■ **WORK REQUIRED**
How do the lines below between the ones holding "Clock buffer: 3 / 41.29" and "setup / recovery,1590,samples[9],tap_out[0]", inclusive, read? Give them again exactly, with no other lines.

■ **EXERCISE MATERIAL**

───

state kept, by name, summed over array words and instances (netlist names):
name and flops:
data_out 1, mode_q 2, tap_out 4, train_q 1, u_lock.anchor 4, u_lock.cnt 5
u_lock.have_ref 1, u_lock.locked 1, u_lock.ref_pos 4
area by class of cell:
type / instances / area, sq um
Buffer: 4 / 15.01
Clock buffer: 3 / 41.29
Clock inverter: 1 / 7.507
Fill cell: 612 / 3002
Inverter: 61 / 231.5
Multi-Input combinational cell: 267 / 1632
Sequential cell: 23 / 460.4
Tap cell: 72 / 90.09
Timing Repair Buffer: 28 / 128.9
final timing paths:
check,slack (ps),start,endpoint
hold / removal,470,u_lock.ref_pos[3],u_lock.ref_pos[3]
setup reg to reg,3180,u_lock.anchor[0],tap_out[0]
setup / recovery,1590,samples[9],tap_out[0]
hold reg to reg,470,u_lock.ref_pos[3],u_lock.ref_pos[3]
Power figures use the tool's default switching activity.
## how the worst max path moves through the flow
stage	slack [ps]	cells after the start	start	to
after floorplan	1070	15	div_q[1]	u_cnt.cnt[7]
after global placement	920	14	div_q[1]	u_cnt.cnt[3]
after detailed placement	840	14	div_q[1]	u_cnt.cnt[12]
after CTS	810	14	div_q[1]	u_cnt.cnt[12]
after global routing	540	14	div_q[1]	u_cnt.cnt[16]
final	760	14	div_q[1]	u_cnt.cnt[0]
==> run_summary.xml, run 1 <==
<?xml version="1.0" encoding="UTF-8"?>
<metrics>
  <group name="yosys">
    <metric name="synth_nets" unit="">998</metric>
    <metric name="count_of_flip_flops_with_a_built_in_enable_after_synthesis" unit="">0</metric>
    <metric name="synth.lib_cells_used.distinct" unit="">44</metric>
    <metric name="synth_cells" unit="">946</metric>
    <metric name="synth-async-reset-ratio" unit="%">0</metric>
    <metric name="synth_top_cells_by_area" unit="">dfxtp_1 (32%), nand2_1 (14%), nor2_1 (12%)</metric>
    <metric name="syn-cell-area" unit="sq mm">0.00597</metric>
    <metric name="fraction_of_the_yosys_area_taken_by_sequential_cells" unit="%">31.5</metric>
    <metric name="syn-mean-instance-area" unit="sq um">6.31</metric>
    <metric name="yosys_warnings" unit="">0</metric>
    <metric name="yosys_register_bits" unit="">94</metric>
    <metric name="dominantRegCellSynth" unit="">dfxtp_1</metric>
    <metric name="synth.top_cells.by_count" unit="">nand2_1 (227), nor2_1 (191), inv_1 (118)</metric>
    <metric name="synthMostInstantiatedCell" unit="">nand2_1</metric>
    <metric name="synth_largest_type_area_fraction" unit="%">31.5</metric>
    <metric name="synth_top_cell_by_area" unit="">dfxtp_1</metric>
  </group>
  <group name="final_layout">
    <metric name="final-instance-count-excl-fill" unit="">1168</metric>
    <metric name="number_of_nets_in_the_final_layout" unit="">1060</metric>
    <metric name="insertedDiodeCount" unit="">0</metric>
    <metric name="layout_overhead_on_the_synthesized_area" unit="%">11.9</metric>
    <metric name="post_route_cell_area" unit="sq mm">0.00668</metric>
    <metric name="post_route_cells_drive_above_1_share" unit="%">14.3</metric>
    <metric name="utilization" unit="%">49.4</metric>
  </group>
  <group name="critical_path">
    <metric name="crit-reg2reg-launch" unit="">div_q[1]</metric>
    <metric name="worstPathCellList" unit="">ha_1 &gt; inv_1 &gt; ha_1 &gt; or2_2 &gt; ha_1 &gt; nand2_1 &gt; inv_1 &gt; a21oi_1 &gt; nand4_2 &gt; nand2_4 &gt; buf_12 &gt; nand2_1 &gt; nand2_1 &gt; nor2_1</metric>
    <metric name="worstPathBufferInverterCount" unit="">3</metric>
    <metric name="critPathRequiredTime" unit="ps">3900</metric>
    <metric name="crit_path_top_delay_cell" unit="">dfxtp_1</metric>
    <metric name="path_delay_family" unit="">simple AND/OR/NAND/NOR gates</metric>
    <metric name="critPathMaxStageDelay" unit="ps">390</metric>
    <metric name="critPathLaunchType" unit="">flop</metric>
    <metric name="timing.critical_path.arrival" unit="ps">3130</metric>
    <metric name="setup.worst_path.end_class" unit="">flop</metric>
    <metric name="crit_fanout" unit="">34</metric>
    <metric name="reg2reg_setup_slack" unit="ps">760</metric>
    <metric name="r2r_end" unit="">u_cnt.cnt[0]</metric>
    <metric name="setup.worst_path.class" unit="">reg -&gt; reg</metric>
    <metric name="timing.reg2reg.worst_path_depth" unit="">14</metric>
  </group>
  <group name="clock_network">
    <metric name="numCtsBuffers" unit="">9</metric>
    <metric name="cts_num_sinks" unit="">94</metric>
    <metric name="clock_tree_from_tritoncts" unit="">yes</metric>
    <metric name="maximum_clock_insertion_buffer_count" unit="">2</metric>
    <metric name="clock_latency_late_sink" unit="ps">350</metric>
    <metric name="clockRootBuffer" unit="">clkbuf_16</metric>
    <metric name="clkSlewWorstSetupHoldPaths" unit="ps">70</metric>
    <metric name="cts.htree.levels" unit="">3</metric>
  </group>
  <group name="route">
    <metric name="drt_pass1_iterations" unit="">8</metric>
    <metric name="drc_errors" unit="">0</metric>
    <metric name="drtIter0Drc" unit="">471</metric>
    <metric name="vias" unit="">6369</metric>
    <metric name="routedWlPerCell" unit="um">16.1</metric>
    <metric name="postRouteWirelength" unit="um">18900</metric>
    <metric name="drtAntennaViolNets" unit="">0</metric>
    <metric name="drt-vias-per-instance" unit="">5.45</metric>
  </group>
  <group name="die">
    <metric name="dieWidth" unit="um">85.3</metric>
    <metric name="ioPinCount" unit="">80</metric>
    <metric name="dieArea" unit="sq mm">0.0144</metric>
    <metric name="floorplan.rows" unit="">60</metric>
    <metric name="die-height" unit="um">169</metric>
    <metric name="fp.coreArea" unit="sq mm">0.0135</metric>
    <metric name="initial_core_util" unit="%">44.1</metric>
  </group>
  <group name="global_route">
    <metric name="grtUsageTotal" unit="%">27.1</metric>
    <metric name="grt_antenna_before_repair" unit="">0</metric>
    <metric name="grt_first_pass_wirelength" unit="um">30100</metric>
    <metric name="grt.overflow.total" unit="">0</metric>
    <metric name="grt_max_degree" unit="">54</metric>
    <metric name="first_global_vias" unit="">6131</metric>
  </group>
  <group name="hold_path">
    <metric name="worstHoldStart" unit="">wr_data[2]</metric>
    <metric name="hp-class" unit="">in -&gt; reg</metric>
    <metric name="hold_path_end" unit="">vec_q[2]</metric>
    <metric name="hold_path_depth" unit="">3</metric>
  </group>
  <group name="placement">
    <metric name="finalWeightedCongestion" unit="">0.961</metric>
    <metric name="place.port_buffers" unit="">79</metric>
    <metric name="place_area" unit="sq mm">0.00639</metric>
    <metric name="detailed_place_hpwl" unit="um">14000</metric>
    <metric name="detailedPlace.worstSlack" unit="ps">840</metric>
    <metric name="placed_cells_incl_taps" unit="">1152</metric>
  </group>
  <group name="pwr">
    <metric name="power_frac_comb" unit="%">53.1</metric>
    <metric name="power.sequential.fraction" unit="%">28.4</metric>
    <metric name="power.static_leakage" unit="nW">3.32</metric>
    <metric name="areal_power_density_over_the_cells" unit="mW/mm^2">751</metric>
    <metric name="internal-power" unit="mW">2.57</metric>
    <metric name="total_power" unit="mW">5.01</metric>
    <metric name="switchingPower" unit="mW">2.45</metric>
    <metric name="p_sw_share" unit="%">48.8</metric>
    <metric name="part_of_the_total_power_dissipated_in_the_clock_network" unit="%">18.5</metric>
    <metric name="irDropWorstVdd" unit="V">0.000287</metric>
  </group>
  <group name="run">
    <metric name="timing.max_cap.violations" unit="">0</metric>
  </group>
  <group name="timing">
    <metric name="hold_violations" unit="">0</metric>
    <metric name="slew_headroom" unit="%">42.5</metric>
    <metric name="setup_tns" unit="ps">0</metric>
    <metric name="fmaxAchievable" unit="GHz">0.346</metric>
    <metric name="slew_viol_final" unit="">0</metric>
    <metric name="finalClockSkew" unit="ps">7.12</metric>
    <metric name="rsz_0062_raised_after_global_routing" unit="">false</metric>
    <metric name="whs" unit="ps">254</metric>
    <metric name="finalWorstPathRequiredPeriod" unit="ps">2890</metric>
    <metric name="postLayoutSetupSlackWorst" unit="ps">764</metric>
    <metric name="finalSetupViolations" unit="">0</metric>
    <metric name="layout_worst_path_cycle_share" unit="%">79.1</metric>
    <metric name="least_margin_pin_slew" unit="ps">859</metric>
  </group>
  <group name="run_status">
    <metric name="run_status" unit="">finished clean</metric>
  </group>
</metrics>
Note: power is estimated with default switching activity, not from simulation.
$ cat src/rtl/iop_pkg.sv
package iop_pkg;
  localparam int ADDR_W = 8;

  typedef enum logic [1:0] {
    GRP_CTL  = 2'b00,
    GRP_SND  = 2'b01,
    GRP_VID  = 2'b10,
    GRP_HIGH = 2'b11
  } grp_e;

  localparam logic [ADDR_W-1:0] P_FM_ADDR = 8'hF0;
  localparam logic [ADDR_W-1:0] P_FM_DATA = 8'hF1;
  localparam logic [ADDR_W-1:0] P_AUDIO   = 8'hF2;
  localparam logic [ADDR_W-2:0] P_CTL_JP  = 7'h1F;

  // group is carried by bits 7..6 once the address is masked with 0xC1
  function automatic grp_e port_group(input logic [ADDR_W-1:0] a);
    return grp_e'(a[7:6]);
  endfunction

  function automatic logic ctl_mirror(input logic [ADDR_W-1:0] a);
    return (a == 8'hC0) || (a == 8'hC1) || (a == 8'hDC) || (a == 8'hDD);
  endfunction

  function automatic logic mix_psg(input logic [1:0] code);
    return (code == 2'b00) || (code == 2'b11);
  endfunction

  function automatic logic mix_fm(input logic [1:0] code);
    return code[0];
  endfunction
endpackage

───

■ **SOLUTION FOR THIS EXERCISE**
Clock buffer: 3 / 41.29
Clock inverter: 1 / 7.507
Fill cell: 612 / 3002
Inverter: 61 / 231.5
Multi-Input combinational cell: 267 / 1632
Sequential cell: 23 / 460.4
Tap cell: 72 / 90.09
Timing Repair Buffer: 28 / 128.9
final timing paths:
check,slack (ps),start,endpoint
hold / removal,470,u_lock.ref_pos[3],u_lock.ref_pos[3]
setup reg to reg,3180,u_lock.anchor[0],tap_out[0]
setup / recovery,1590,samples[9],tap_out[0]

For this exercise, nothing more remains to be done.